Analysis

Vacuum plasma systems in nanotechnology research

6th September 2016
Anna Flockett

Successfully integrating two Advanced Vacuum plasma processing systems, is a South Korean research university, from Plasma-Therm into its nanotechnology fabrication lab, this supports multiple users engaged in wide-ranging nanotechnology research. Seoul National University lab researchers recently installed two Apex SLR systems with the well-proven Inductively Coupled Plasma (ICP) source technology from Plasma-Therm.

One system is configured for dry etching, and the second system is configured for High-Density Plasma Chemical Vapour Deposition (HDPCVD).

Jong-Seung Park, Team Manager/Fab Operations of Seoul National University, said the university’s cleanroom facility serves many users who are employing the Apex SLR systems’ etch and deposition capabilities.

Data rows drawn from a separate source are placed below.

## src/rtl/karatsuba_seq_ctrl.sv

```systemverilog
// ---------------------------------------------------------------------------
// karatsuba_seq_ctrl
//
// Sequential N x N -> 2N unsigned multiplier using one Karatsuba step.
// A single (H+1)x(H+1) multiplier is time-shared over three passes:
//   P_LO : z0 = aL * bL
//   P_HI : z2 = aH * bH
//   P_MID: z1 = (aL + aH) * (bL + bH)
//   SUM  : res = (z2 << N) + ((z1 - z2 - z0) << H) + z0
// After the result is registered the block sits in DONE until it is consumed.
//
// Handshake: a transfer happens on a rising edge where valid && ready are
// both high. The producer may not withdraw nothing is stored on the input side
// beyond the accept edge; res/out_valid hold steady while out_valid && !out_ready.
//
// Optional feature (macro KARATSUBA_SEQ_ZERO_SKIP_EN): when defined, an
// accepted pair with a zero operand jumps straight from IDLE to DONE with
// res = 0. When undefined, zero operands take the normal full sequence.
//
// Ports:
//   clk        sole clock, rising edge
//   rst_n      asynchronous active-low reset
//   in_valid   operand pair a/b present
//   in_ready   block accepts operands this cycle (IDLE only)
//   a, b       N-bit unsigned operands
//   out_valid  res holds a completed product (DONE)
//   out_ready  consumer takes res this cycle
//   res        registered 2N-bit product
//   busy       high in every state except IDLE
//   state_dbg  current FSM state encoding, for observation only
// ---------------------------------------------------------------------------
module karatsuba_seq_ctrl #(
    parameter int N = 32
) (
    input  logic           clk,
    input  logic           rst_n,
    input  logic           in_valid,
    output logic           in_ready,
    input  logic [N-1:0]   a,
    input  logic [N-1:0]   b,
    output logic           out_valid,
    input  logic           out_ready,
    output logic [2*N-1:0] res,
    output logic           busy,
    output logic [2:0]     state_dbg
);

    localparam int H = N / 2;

    typedef enum logic [2:0] {
        IDLE  = 3'd0,
        P_LO  = 3'd1,
        P_HI  = 3'd2,
        P_MID = 3'd3,
        SUM   = 3'd4,
        DONE  = 3'd5
    } state_t;

    state_t state_q, state_d;

    logic [N-1:0]   a_q, b_q;
    logic [N-1:0]   z0_q, z2_q;     // products of two H-bit halves fit in N bits
    logic [N+1:0]   z1_q;           // product of two (H+1)-bit half-sums
    logic [H:0]     sum_a, sum_b;
    logic [H:0]     mul_x, mul_y;
    logic [N+1:0]   mul_p;
    logic           accept;
    logic           zero_op;
    logic [2*N+1:0] z0_w, z1_w, z2_w;

    assign accept = in_valid && (state_q == IDLE);

`ifdef KARATSUBA_SEQ_ZERO_SKIP_EN
    assign zero_op = (a == '0) || (b == '0);
`else
    assign zero_op = 1'b0;
`endif

    // ---------------- FSM ----------------
    always_ff @(posedge clk or negedge rst_n) begin
        if (!rst_n) state_q <= IDLE;
        else        state_q <= state_d;
    end

    always_comb begin
        state_d   = state_q;
        in_ready  = 1'b0;
        out_valid = 1'b0;
        busy      = 1'b1;
        case (state_q)
            IDLE: begin
                in_ready = 1'b1;
                busy     = 1'b0;
                if (accept) state_d = zero_op ? DONE : P_LO;
            end
            P_LO:  state_d = P_HI;
            P_HI:  state_d = P_MID;
            P_MID: state_d = SUM;
            SUM:   state_d = DONE;
            DONE: begin
                out_valid = 1'b1;
                if (out_ready) state_d = IDLE;
            end
            default: state_d = IDLE;
        endcase
    end

    assign state_dbg = state_q;

    // ---------------- shared multiplier ----------------
    // Half-sums are H+1 bits so the carry out of aL + aH is kept.
    assign sum_a = {1'b0, a_q[H-1:0]} + {1'b0, a_q[N-1:H]};
    assign sum_b = {1'b0, b_q[H-1:0]} + {1'b0, b_q[N-1:H]};

    always_comb begin
        mul_x = '0;
        mul_y = '0;
        case (state_q)
            P_LO: begin
                mul_x = {1'b0, a_q[H-1:0]};
                mul_y = {1'b0, b_q[H-1:0]};
            end
            P_HI: begin
                mul_x = {1'b0, a_q[N-1:H]};
                mul_y = {1'b0, b_q[N-1:H]};
            end
            P_MID: begin
                mul_x = sum_a;
                mul_y = sum_b;
            end
            default: begin
                mul_x = '0;
                mul_y = '0;
            end
        endcase
    end

    assign mul_p = {{(H+1){1'b0}}, mul_x} * {{(H+1){1'b0}}, mul_y};

    // Recombination is done at 2N+2 bits; the true product fits in 2N bits,
    // so dropping the top two bits never loses information.
    assign z0_w = {{(N+2){1'b0}}, z0_q};
    assign z2_w = {{(N+2){1'b0}}, z2_q};
    assign z1_w = {{N{1'b0}}, z1_q};

    // ---------------- datapath registers ----------------
    always_ff @(posedge clk or negedge rst_n) begin
        if (!rst_n) begin
            a_q  <= '0;
            b_q  <= '0;
            z0_q <= '0;
            z1_q <= '0;
            z2_q <= '0;
            res  <= '0;
        end else begin
            if (accept) begin
                a_q <= a;
                b_q <= b;
                if (zero_op) res <= '0;
            end
            case (state_q)
                P_LO:  z0_q <= mul_p[N-1:0];
                P_HI:  z2_q <= mul_p[N-1:0];
                P_MID: z1_q <= mul_p;
                SUM:   res  <= (2*N)'((z2_w << N) + ((z1_w - z2_w - z0_w) << H) + z0_w);
                default: ;
            endcase
        end
    end

endmodule
```

## config.mk

```make
export PLATFORM = sky130hd
export DESIGN_NAME = karatsuba_seq_ctrl
export DESIGN_NICKNAME = d
export VERILOG_FILES = /design/src/rtl/karatsuba_seq_ctrl.sv
export SDC_FILE = /design/constraint.sdc
export NUM_CORES = 1
export LEC_CHECK = 0
export CAP_MARGIN = 5
export CELL_PAD_IN_SITES_DETAIL_PLACEMENT = 0
export CELL_PAD_IN_SITES_GLOBAL_PLACEMENT = 1
export CORE_MARGIN = 1.5
export CORE_UTILIZATION = 43
export DETAILED_ROUTE_END_ITERATION = 6
export PLACE_DENSITY = 0.87
export SYNTH_ARGS = -nofsm -noshare
export SYNTH_HDL_FRONTEND = slang
export SYNTH_SLANG_ARGS = --single-unit
```

## constraint.sdc

```tcl
create_clock -name clk -period 8.6 [get_ports clk]
set_input_delay 0.86 -clock clk [delete_from_list [all_inputs] [get_ports clk]]
set_output_delay 0.86 -clock clk [all_outputs]
set_load 0.02 [all_outputs]
```

# Word level (Yosys, flattened, before mapping)
# Cells that the tools add are included.
[op_classes]
addsub = 6
multipliers = 1
n_eq_ne = 7
mux = 8
n_reduce_logical = 3
[op_table]
columns = ["operator", "n"]
rows = [
  ["case mux 17 bit (3 select lines)", 2],
  ["adder 64 x 32 -> 64 bit", 1],
  ["adder 64 x 52 -> 64 bit", 1],
  ["subtractor 35 x 33 -> 36 bit", 1],
  ["subtractor 34 x 32 -> 35 bit", 1],
  ["adder 16 x 16 -> 17 bit", 2],
  ["multiplier 17 x 17 -> 34 bit", 1],
  ["case mux 3 bit (6 select lines)", 1],
  ["equality test 3 x 2 -> 1 bit (second input constant)", 2],
  ["equality test 3 bit (second input constant)", 2],
  ["2-to-1 mux 3 bit", 2],
  ["inequality test 2 bit (second input constant)", 2],
  ["equality test 3 x 1 -> 1 bit (second input constant)", 1],
  ["logical NOT 3 bit", 1],
  ["2-to-1 mux 1 bit", 3],
  ["AND reduction 2 bit", 1],
  ["logical AND 1 bit", 1],
]
[totals]
reg_bits = 229
inputBits = 68
out_inout_bits = 70
wordCells = 32

# Logic depth before layout (Yosys ltp)
[depth]
depth_word = 4
ltp_mapped = 36

# Least setup slack after synthesis
# No wires, ideal clock.
[synth_timing]
kind = "register -> register"
startpoint = "register a_q[0]"
endpoint = "register z0_q[28]"
setup_ps = 131
arrival_ps = 8075
slack_ps = 394
stages_incl_launch_ff = 32
path_buffers = 1
path_cell_list = "dfrtp_1 -> ha_1 -> fa_1 -> a21o_1 -> a21oi_1 -> o21bai_1 -> a21o_1 -> a21oi_1 -> o2111ai_1 -> a41oi_1 -> xor2_1 -> a311oi_2 -> clkbuf_1 -> nand2_1 -> fa_1 -> fa_1 -> fa_1 -> inv_1 -> fa_1 -> fa_1 -> inv_1 -> fa_1 -> inv_1 -> ha_1 -> a21oi_1 -> nor2b_1 -> or3_1 -> o311a_1 -> o21ai_2 -> o21bai_1 -> and3_1 -> or3_1"
[synth_via]
elab_chain_cells = 3
[synth_rtl]
columns = ["element", "line", "source"]
rows = [
  ["from (decl)", "61", "logic [N-1:0] a_q, b_q;"],
  ["from (signal assigned)", "149", "a_q <= '0;"],
  ["from (signal assigned)", "157", "a_q <= a;"],
  ["adder 16 x 16 -> 17 bit", "112", "assign sum_a = {1'b0, a_q[H-1:0]} + {1'b0, a_q[N-1:H]};"],
  ["case mux 17 bit (3 select lines) *", "118", "case (state_q)"],
  ["multiplier 17 x 17 -> 34 bit *", "138", "assign mul_p = {{(H+1){1'b0}}, mul_x} * {{(H+1){1'b0}}, mul_y};"],
  ["to (signal assigned)", "162", "P_LO: z0_q <= mul_p[N-1:0];"],
  ["to (decl)", "62", "logic [N-1:0] z0_q, z2_q;"],
]
# Mark *: on every way between the ends. The rest lies on a longest branch, timed or not.
# A chain may end at the register's enable or synchronous reset.

# Worst setup path in the final report
[layout_timing]
startpoint = "register a_q[1]"
endpoint = "register z0_q[28]"
# Same word-level chain as after synthesis.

Park added: “We are pleased to provide a goof reference for these systems and their support. Both systems operate as we expected and deliver reproducible results over the last 16 months. The systems are reliable and we are pleased to be a customer of Plasma.”

Park said the Apex SLR ICP system utilises chlorine-based chemistries for etching various materials, with an emphasis on aluminium interconnects. The Apex SLR HDPCVD system has been employed for a wide range of silicon oxide and silicon nitride deposition processes, such as trench or gap filling for device fabrication.

Lishan continued: “The ability for facilities like SNU’s to task Apex SLR systems and quickly achieve process specs for multiple users are big reasons for selection of Apex SLR over products that are less capable and more expensive.”